Napoleonic & ECW wargaming, with a load of old Hooptedoodle on this & that


Friday 16 March 2012

Hooptedoodle #46 - Banks - Why?


Banks are an easy target these days - bank executives are right up there with serial killers in the public affection. Not much of a challenge, then, to stir up some bile about banks, so why bother, apart from the chance to generate some hate mail from indignant serial killers?

I was in my local bank branch this morning. I stood in a longish queue for about 15 minutes while the only girl on the customer desk attempted to explain to an 80-year-old the differences between two equally uninteresting savings accounts - and I do mean uninteresting, as in little or no interest. I amused myself by recalling an ancient story from my former working life - so, to get things off to a really pointless start, let's get the digression in early...

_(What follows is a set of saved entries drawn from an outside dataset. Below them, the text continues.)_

[src/rtl/core/hpsc_pkg.sv]
package hpsc_pkg;

	localparam int unsigned DIV_STEPS = 32;
	localparam int unsigned FRONT_STAGES = 10;
	localparam int unsigned BACK_STAGES = 3;
	localparam int unsigned LATENCY = FRONT_STAGES + DIV_STEPS + BACK_STAGES;

	localparam logic [31:0] HUM_MAX = 32'd419430400;
	localparam logic [19:0] PRES_MAX = 20'hFFFFF;

	typedef enum logic [2:0] {
		REG_CAL_T   = 3'd0,
		REG_CAL_PL  = 3'd1,
		REG_CAL_PH  = 3'd2,
		REG_CAL_MIX = 3'd3,
		REG_CAL_HUM = 3'd4
	} reg_idx_t;

	typedef struct packed {
		logic [19:0] raw_pressure;
		logic [19:0] raw_temperature;
		logic [15:0] raw_humidity;
	} sample_t;

	typedef struct packed {
		logic signed [14:0] temperature_centi;
		logic [19:0]        pressure_pa;
		logic               pressure_valid;
		logic [16:0]        humidity_q10;
	} result_t;

	typedef struct packed {
		logic [31:0] hum;
		logic [47:0] mix;
		logic [63:0] pres_hi;
		logic [63:0] pres_lo;
		logic [47:0] temp;
	} cal_t;

	// results that ride alongside the divider
	typedef struct packed {
		logic [14:0] temperature_centi;
		logic [16:0] humidity_q10;
		logic        div_zero;
	} side_t;

	function automatic logic [31:0] sra(input logic [31:0] x, input int unsigned n);
		sra = 32'($signed(x) >>> n);
	endfunction

	function automatic logic [31:0] sx16(input logic [15:0] v);
		sx16 = {{16{v[15]}}, v};
	endfunction

	function automatic logic [31:0] sx12(input logic [11:0] v);
		sx12 = {{20{v[11]}}, v};
	endfunction

	function automatic logic [31:0] sx8(input logic [7:0] v);
		sx8 = {{24{v[7]}}, v};
	endfunction

endpackage

[src/rtl/core/hpsc_back.sv]
module hpsc_back import hpsc_pkg::*; (
	input  logic        clk,
	input  logic        arst_n,
	input  logic        in_valid,
	input  logic [31:0] quotient,
	input  logic        in_dbl,
	input  side_t       in_side,
	input  cal_t        cal,
	output logic        out_valid,
	output result_t     result
);

	logic [31:0] p7, p8, p9;
	assign p7 = sx16(cal.pres_hi[47:32]);
	assign p8 = sx16(cal.pres_hi[63:48]);
	assign p9 = sx16(cal.mix[15:0]);

	logic vld_s1, vld_s2, vld_s3;

	always_ff @(posedge clk or negedge arst_n) begin
		if (!arst_n) begin
			vld_s1 <= 1'b0;
			vld_s2 <= 1'b0;
			vld_s3 <= 1'b0;
		end else begin
			vld_s1 <= in_valid;
			vld_s2 <= vld_s1;
			vld_s3 <= vld_s2;
		end
	end

	logic [31:0] p;
	assign p = in_dbl ? {quotient[30:0], 1'b0} : quotient;

	logic [31:0] p_s1, sq_s1, m8_s1, p_s2, m9_s2, c2_s2;
	side_t       side_s1, side_s2;
	result_t     res_s3;

	logic [31:0] corr;
	logic [33:0] pres;
	logic [19:0] pa;

	assign corr = sra(sra(m9_s2, 12) + c2_s2 + p7, 4);
	assign pres = 34'($signed({2'b00, p_s2}) + $signed({{2{corr[31]}}, corr}));

	always_comb begin
		if (pres[33])
			pa = '0;
		else if (pres > {14'd0, PRES_MAX})
			pa = PRES_MAX;
		else
			pa = pres[19:0];
	end

	always_ff @(posedge clk) begin
		p_s1 <= p;
		sq_s1 <= (p >> 3) * (p >> 3);
		m8_s1 <= (p >> 2) * p8;
		side_s1 <= in_side;

		p_s2 <= p_s1;
		m9_s2 <= p9 * (sq_s1 >> 13);
		c2_s2 <= sra(m8_s1, 13);
		side_s2 <= side_s1;

		res_s3.temperature_centi <= $signed(side_s2.temperature_centi);
		res_s3.humidity_q10 <= side_s2.humidity_q10;
		res_s3.pressure_valid <= !side_s2.div_zero;
		res_s3.pressure_pa <= side_s2.div_zero ? '0 : pa;
	end

	assign out_valid = vld_s3;
	assign result = res_s3;

endmodule

[config.mk]
export PLATFORM = sky130hd
export DESIGN_NAME = hpsc_back
export DESIGN_NICKNAME = d
export VERILOG_FILES = /design/src/rtl/core/hpsc_pkg.sv /design/src/rtl/core/hpsc_back.sv
export SDC_FILE = /design/constraint.sdc
export NUM_CORES = 2
export LEC_CHECK = 0
export BUFFER_PORTS_ARGS = -buffer_cell sky130_fd_sc_hd__buf_2
export CELL_PAD_IN_SITES_DETAIL_PLACEMENT = 2
export CELL_PAD_IN_SITES_GLOBAL_PLACEMENT = 2
export CORE_MARGIN = 2
export CORE_UTILIZATION = 40
export DETAILED_ROUTE_END_ITERATION = 16
export GPL_TIMING_DRIVEN = 1
export HOLD_SLACK_MARGIN = 0.02
export PLACE_DENSITY = 0.93
export SLEW_MARGIN = 25
export SYNTH_ARGS = -nofsm -noshare
export SYNTH_HDL_FRONTEND = slang
export SYNTH_SLANG_ARGS = --single-unit
[constraint.sdc]
create_clock -name clk -period 7.5 [get_ports clk]
set_input_delay 0.375 -clock clk [delete_from_list [all_inputs] [get_ports clk]]
set_output_delay 0.375 -clock clk [all_outputs]
set_load 0.02 [all_outputs]
==> results.sh <==
export IMPL_placed_area_sq_um=46000
export IMPL_synth_seq_area_share=0.127
export IMPL_cts_tree="done"
export IMPL_cts_clk_slew_worst_paths_ps=90
export IMPL_core_area_sq_um=103000
export IMPL_setup_viol=27
export IMPL_yosys_top_cells_area="fa_1 (44%), dfxtp_1 (12%), ha_1 (11%)"
export IMPL_maxCapViolCount=0
export IMPL_cts_sinks=263
export IMPL_fin_crit_sh=1.25
export IMPL_numCtsBuffers=26
export IMPL_drtIter0Drc=4950
export IMPL_cp_common_cell="fa_1"
export IMPL_clock_skew_ps=41.6
export IMPL_cts_path_max_buffers=3
export IMPL_area_delta_synth_final_pct=15.6
export IMPL_min_period_ps=9340
export IMPL_maxSlewViolCount=0
export IMPL_grt_ovfl_total=0
export IMPL_place_detailed_hpwl_microns=162000
export IMPL_drt_first_pass_iters=8
export IMPL_num_rows=118
export IMPL_pin_count=379
export IMPL_grt_busiest_layer="met2"
export IMPL_grtUsageMet1=0.436
export IMPL_crit_path_end_kind="flip-flop"
export IMPL_final_net_count=6401
export IMPL_tightest_slew_ps=964
export IMPL_grt_pass1_vias=46100
export IMPL_cts_root_buf="clkbuf_16"
export IMPL_dr_total_vias=40300
export IMPL_synthCells=4435
export IMPL_worstPathMaxFanout=7
export IMPL_grt_usage=0.462
export IMPL_drive_gt1_frac=0.141
export IMPL_synthFlopType="dfxtp_1"
export IMPL_crit_required_ps=7980
export IMPL_final_util=0.466
export IMPL_clock_latency_ps=620
export IMPL_synth_avg_cell_area_sq_um=9.41
export IMPL_synth_edf_count=0
export IMPL_totalWireLength_microns=274000
export IMPL_met3_usage=0.209
export IMPL_use_met2=0.725
export IMPL_netlist_area_leader_share=0.443
export IMPL_die_area_sq_um=107000
export IMPL_fin_ws_ps=-1840
export IMPL_rsz0062_at_grt="yes"
export IMPL_hold_viol_final=0
export IMPL_status="complete, but fails checks"
export IMPL_syn_cell_area_sq_um=41700
export IMPL_die_h_microns=327
export IMPL_cpMaxStageDelayCell="fa_2"
export IMPL_grt_antenna_before_repair=53
export IMPL_wl_per_cell_microns=44.0
export IMPL_multi_input_area_sq_um=32300
export IMPL_die_w_microns=327
export IMPL_yosys_warnings=0
export IMPL_drc=0
export IMPL_critical_path_class="in -> reg"
export IMPL_regArea_sq_um=5290
export IMPL_hp_class="in -> reg"
export IMPL_ys_ff_latch=263
export IMPL_place_congestion=0.919
export IMPL_max_freq_mhz=107
export IMPL_crit_arrival_ps=9820
export IMPL_async_reset_ff_frac=0.0114
export IMPL_syn_nets=6041
export IMPL_viasPerCell=6.47
export IMPL_fin_area_sq_um=48300
export IMPL_cts_max_level=1
export IMPL_grt_max_degree=30
export IMPL_port_buffers=170
export IMPL_crit_path_start_kind="input pin"
export IMPL_failed_checks="setup timing"
export IMPL_grt_pass1_wl_microns=345000
export IMPL_dp_slack_ps=-1070
export IMPL_cpPeakStageDelay_ps=640
export IMPL_maxSlewHeadroom=0.353
export IMPL_antenna_left=0
export IMPL_synth_area_leader_cell="fa_1"
export IMPL_fill_cells=11000
export IMPL_initial_utilization=0.403
export IMPL_ys_types=63
-- per-stage QoR --
stage	hold slack [ps]	setup TNS [ps]	std cells
floorplan	79.4	-355	4435
global placement	168	-1080	6086
detailed placement	178	-14500	6086
CTS	79.6	-396	6184
global route	92.2	-27020	6202
finish	83.6	-23690	6223
-- cell usage in the layout, fill, tap and decap left out, drive strengths merged, types with 28 or more instances in the layout --
cell type    instances
nand2              552
mux2i               30
o21ai               40
a21o                41
buf                458
dfxtp              260
xnor2               96
fa                 923
dlygate4sd3         35
a21oi               90
nor2               184
diode               28
and2               272
nor3                33
xor2                40
ha                 358
clkbuf              37
inv               1146
-- flip-flops by register name (all words and copies together) (netlist names) --
register / flops
c2_s2: 19
m8_s1: 19
m9_s2: 20
out_valid: 1
p_s1: 31
p_s2: 32
result: 53
side_s1: 33
side_s2: 33
sq_s1: 20
vld_s1: 1
vld_s2: 1
-- cell type report --
type	count	area share
inverters	1155	0.0908
clock buffers	37	0.0148
repair buffers	493	0.0756
flip-flops and latches	263	0.110
multi-input cells	2856	0.669
well taps	1380	0.0358
clock inverters	11	0.00321
diodes	28	0.00145
-- Yosys cell counts (all sizes together), types with 5 or more instances --
| master | number |
|---|---|
| a211oi | 8 |
| a21o | 41 |
| a21oi | 90 |
| a221oi | 7 |
| a31oi | 6 |
| and2 | 272 |
| and3 | 8 |
| buf | 16 |
| clkbuf | 145 |
| clkinv | 7 |
| dfxtp | 260 |
| fa | 923 |
| ha | 358 |
| inv | 1148 |
| mux2i | 30 |
| nand2 | 552 |
| nand2b | 24 |
| nand3 | 15 |
| nand4 | 14 |
| nor2 | 184 |
| nor2b | 25 |
| nor3 | 33 |
| nor4 | 5 |
| o211ai | 9 |
| o21a | 19 |
| o21ai | 40 |
| o21bai | 5 |
| or3 | 6 |
| xnor2 | 96 |
| xor2 | 40 |
-- worst max-delay path, delay by kind of cell --
family,cells,cell delay [ps]
simple gates,2,220
buf+inv,12,2470
mux,2,410
fa+ha+maj,9,4760
compound gates,6,1540
-- cell families after synthesis --
group / after synthesis / share of synthesized area
AO/OA/AOI/OAI: 264 / 0.0417
buffers and inverters: 1316 / 0.119
flip-flops: 263 / 0.127
multiplexers: 32 / 0.00783
adder cells (fa/ha/maj): 1281 / 0.550
XOR/XNOR: 136 / 0.0285
AND/OR/NAND/NOR: 1143 / 0.126
-- worst paths after layout --
kind	slack [ps]	from	cells after the start	end
max	-1840	in_dbl	31	sq_s1[30]
min	80	quotient[0]	2	p_s1[1]
max reg2reg	-450	sq_s1[19]	23	m9_s2[30]
min reg2reg	320	side_s1[3]	0	side_s2[3]
max in group asynchronous	7270	arst_n	2	vld_s2
min in group asynchronous	120	arst_n	2	out_valid
-- metal layers --
layer / share of wire / vias to the layer above
li1: - / 13700
met3: 0.15 / 2557
met4: 0.14 / 72
met5: 0.0046 / -
met2: 0.42 / 4252
met1: 0.28 / 19700
-- timing repair --
action | CTS | global route
cloned | 1 | 0
resized for setup | 59 | 134
setup endpoints to repair | 24 | 49
hold buffers | 35 | 0
buffers inserted | 16 | 13
endpoints found under the hold margin | 37 | 0
pin swaps | 22 | 39
Power is left out: the tool's default activity adds up to more than one toggle a clock period on the data nets, which glitch-free logic cannot reach.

Back in the 1970s, for a while I was involved in managing pension schemes for an insurance office. One of our high-profile customers was a very large shipyard - I cannot remember how much the executives of this firm paid themselves by way of pension, but the workers in the yard got a princely £6 for each year of service - so if someone was a paid up member of the scheme throughout a 40-year-working life, with no interruptions, he would rack up a staggering £240 per annum. That's £20 a month, folks. Even in the 1970s that was peanuts. Anyway, the point of this story is that one old guy coming up to retirement was outraged that this pension scheme insisted that he open a bank account, so that his pension could be paid into it on a regular basis by means of whatever passed for automation in those days. His family had never had a bank account - only toffs had bank accounts - he really was very put out about this. His employers and my own company made this a show case - they put a lot of trouble into winning him over. He was introduced to the bank manager, and there were photographs and a lot of hand-shaking, and he was given a personal guarantee by the manager that his money would be well looked after, and he could come in whenever he liked to check that everything was OK.

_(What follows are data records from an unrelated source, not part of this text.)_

--- src/sv/fpa_pkg.sv ---
package fpa_pkg;

  localparam int unsigned FRAC_BITS_DEF = 8;
  localparam int unsigned WORD_BITS_DEF = 32;

  typedef enum logic [3:0] {
    KIND_ADD      = 4'd0,
    KIND_SUB      = 4'd1,
    KIND_MUL      = 4'd2,
    KIND_DIV      = 4'd3,
    KIND_GT       = 4'd4,
    KIND_LT       = 4'd5,
    KIND_GE       = 4'd6,
    KIND_LE       = 4'd7,
    KIND_EQ       = 4'd8,
    KIND_NE       = 4'd9,
    KIND_MIN      = 4'd10,
    KIND_MAX      = 4'd11,
    KIND_INC      = 4'd12,
    KIND_DEC      = 4'd13,
    KIND_TO_INT   = 4'd14,
    KIND_FROM_INT = 4'd15
  } kind_e;

  localparam logic [1:0] ST_OK   = 2'd0;
  localparam logic [1:0] ST_OVF  = 2'd1;
  localparam logic [1:0] ST_DIVZ = 2'd2;

  typedef struct packed {
    kind_e      kind;
    logic       neg;
    logic       cmp;
    logic [1:0] st;
  } ctl_t;

endpackage

--- src/sv/fpa_mul.sv ---
module fpa_mul import fpa_pkg::*; #(
  parameter int unsigned WORD_BITS = WORD_BITS_DEF,
  parameter int unsigned FRAC_BITS = FRAC_BITS_DEF
) (
  input  logic                              clk_i,
  input  logic                              rst_ni,
  input  logic                              en_i,
  input  logic                              v_i,
  input  ctl_t                              ctl_i,
  input  logic [WORD_BITS-1:0]              res_i,
  input  logic [WORD_BITS-1:0]              mb_i,
  input  logic [WORD_BITS+FRAC_BITS-1:0]    numq_i,
  output logic                              v_o,
  output ctl_t                              ctl_o,
  output logic [WORD_BITS-1:0]              res_o,
  output logic [WORD_BITS-1:0]              mb_o,
  output logic [WORD_BITS+FRAC_BITS-1:0]    numq_o
);

  localparam int unsigned W = WORD_BITS;
  localparam int unsigned Q = WORD_BITS + FRAC_BITS;
  localparam int unsigned PW = 2 * WORD_BITS + 1;
  localparam logic [PW-1:0] HALF   = (PW'(1) << FRAC_BITS) >> 1;
  localparam logic [PW-1:0] POSLIM = PW'(1) << (W - 1);
  localparam logic [W-1:0]  WMAX = {1'b0, {(W-1){1'b1}}};
  localparam logic [W-1:0]  WMIN = {1'b1, {(W-1){1'b0}}};

  // stage one: product
  logic [1:0]       v_q;
  ctl_t             ctl1_q, ctl2_q, ctl2_d;
  logic [W-1:0]     res1_q, res2_q, res2_d, mb1_q, mb2_q;
  logic [Q-1:0]     numq1_q, numq2_q;
  logic [2*W-1:0]   prod_q;
  logic [PW-1:0]    q;
  logic [W-1:0]     ql;

  // stage two: round and saturate
  always_comb begin
    q      = (PW'(prod_q) + HALF) >> FRAC_BITS;
    ql     = q[W-1:0];
    ctl2_d = ctl1_q;
    res2_d = res1_q;
    if (ctl1_q.kind == KIND_MUL) begin
      if (!ctl1_q.neg && q >= POSLIM) begin
        res2_d    = WMAX;
        ctl2_d.st = ST_OVF;
      end else if (ctl1_q.neg && q > POSLIM) begin
        res2_d    = WMIN;
        ctl2_d.st = ST_OVF;
      end else begin
        res2_d = ctl1_q.neg ? -ql : ql;
      end
    end
  end

  always_ff @(posedge clk_i or negedge rst_ni) begin
    if (!rst_ni) begin
      v_q <= '0;
    end else if (en_i) begin
      v_q <= {v_q[0], v_i};
    end
  end

  always_ff @(posedge clk_i) begin
    if (en_i) begin
      ctl1_q  <= ctl_i;
      res1_q  <= res_i;
      mb1_q   <= mb_i;
      numq1_q <= numq_i;
      prod_q  <= numq_i[Q-1:FRAC_BITS] * mb_i;
      ctl2_q  <= ctl2_d;
      res2_q  <= res2_d;
      mb2_q   <= mb1_q;
      numq2_q <= numq1_q;
    end
  end

  assign v_o    = v_q[1];
  assign ctl_o  = ctl2_q;
  assign res_o  = res2_q;
  assign mb_o   = mb2_q;
  assign numq_o = numq2_q;

endmodule

--- config.mk ---
export PLATFORM = sky130hd
export DESIGN_NAME = fpa_mul
export DESIGN_NICKNAME = d
export VERILOG_FILES = /design/src/sv/fpa_pkg.sv /design/src/sv/fpa_mul.sv
export SDC_FILE = /design/constraint.sdc
export NUM_CORES = 2
export LEC_CHECK = 0
export ABC_AREA = 1
export BUFFER_PORTS_ARGS = -buffer_cell sky130_fd_sc_hd__buf_2
export CORE_ASPECT_RATIO = 1.1
export CORE_MARGIN = 1.5
export CORE_UTILIZATION = 60
export CTS_BUF_LIST = sky130_fd_sc_hd__clkbuf_8 sky130_fd_sc_hd__clkbuf_16
export DETAILED_ROUTE_END_ITERATION = 12
export HOLD_SLACK_MARGIN = 0.15
export PLACE_DENSITY = 0.78
export SYNTH_ARGS = -nofsm -noshare
export SYNTH_HDL_FRONTEND = slang
export SYNTH_SLANG_ARGS = --single-unit
--- constraint.sdc ---
create_clock -name clk_i -period 3.4 [get_ports clk_i]
set_input_delay 0.17 -clock clk_i [delete_from_list [all_inputs] [get_ports clk_i]]
set_output_delay 0.17 -clock clk_i [all_outputs]
set_load 0.05 [all_outputs]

Great. Much self-congratulation all around, and the shipyard prepared to use this new convert to help persuade his mates to perform similar acts of class betrayal. After a few weeks, he did in fact turn up at the bank, who took photographs of him being shown his money. Then a few weeks later it all went disastrously wrong when he came in and asked again. They managed easily to find enough cash to show him, but he had taken a note of the serial numbers on the previous occasion, and this patently was not his money. What had happened to his money - what had they done with it? Appropriately outraged, at one point he said that this proved everything he had always suspected about banks, and that it just went to show that he'd be safer keeping his money behind the clock.

Over the years I've had a few chuckles at that old story, but recently I find that I'm starting to come around to his viewpoint. What advantages, I ask myself, does a bank account offer over keeping the old green stuff behind the clock? I spent a little time looking around the internet this morning, to see how the banks themselves try to present this anti-clock argument, and I picked up a few fairly traditional one-liners. Let's have a look at a few.

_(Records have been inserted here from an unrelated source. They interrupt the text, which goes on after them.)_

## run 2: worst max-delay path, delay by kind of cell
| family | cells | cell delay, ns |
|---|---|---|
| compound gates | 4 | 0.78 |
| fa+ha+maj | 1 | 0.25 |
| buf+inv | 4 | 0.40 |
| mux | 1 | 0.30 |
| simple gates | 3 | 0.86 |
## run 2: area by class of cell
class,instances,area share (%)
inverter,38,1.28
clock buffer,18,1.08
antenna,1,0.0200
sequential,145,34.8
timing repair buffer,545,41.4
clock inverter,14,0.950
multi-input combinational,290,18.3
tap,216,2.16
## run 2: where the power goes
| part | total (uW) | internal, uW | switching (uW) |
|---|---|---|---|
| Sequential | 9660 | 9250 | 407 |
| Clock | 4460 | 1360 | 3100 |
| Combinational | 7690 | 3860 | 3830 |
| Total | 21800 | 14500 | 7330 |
<file path="config.mk">
export PLATFORM = sky130hd
export DESIGN_NAME = fpa_front
export DESIGN_NICKNAME = d
export VERILOG_FILES = /design/src/sv/fpa_pkg.sv /design/src/sv/fpa_front.sv
export SDC_FILE = /design/constraint.sdc
export NUM_CORES = 1
export LEC_CHECK = 0
export ABC_AREA = 1
export CORE_ASPECT_RATIO = 0.8
export CORE_UTILIZATION = 46
export DETAILED_ROUTE_END_ITERATION = 10
export DONT_BUFFER_PORTS = 1
export PLACE_DENSITY = 0.66
export SLEW_MARGIN = 10
export SYNTH_ARGS = -nofsm -noshare
export SYNTH_HDL_FRONTEND = slang
export SYNTH_SLANG_ARGS = --single-unit
</file>
<file path="constraint.sdc">
create_clock -name clk_i -period 1.2 [get_ports clk_i]
set_input_delay 0.24 -clock clk_i [delete_from_list [all_inputs] [get_ports clk_i]]
set_output_delay 0.24 -clock clk_i [all_outputs]
set_load 0.01 [all_outputs]
</file>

(1) Security - the bank is much safer. Erm - only to a point. The chances of a ruinous hold-up are minimal, true, but the fund managers themselves have shown a remarkable tendency to drop the ball recently, and the external guarantees which are underwritten by third parties are limited in scope. Watch the small print. Hmmm.

(2) Investment - they pay you interest - give you a share of the gain they make from the use of your money. You have to be joking. They pay nothing at all unless you are a new customer, or an existing customer who is patient and involved enough to spot the optimal time to switch money into a new account (and how much of the admin budget does that waste, quite apart from the customer's own time?). For the elderly, or the confused, or the uninformed, or the non-online this is a shameless scam. Thank you for the business you have given us for all these years - you mug.

(3) They can use their expertise to make modern life so much simpler. Really? I recently spent an unrewarding few weeks trying to set up a discretionary trust to provide security for a disabled relative, and no-one in my bank knew very much about it. I had to do my own research, pretty much, and had to pay my own lawyer to provide legal services that the bank felt unable to offer. The legendary girl-on-the-desk knows little about the products which she services, though she is just itching to arrange a meeting for you with the resident financial adviser, who comes in only on Thursdays, and appears to be half way through the banking exams. You want to ask about your business account? - I'm sorry, you'll have to ring this number. You want to send money overseas? - I'm sorry, it will be cheaper and less infuriating if you do it yourself, online.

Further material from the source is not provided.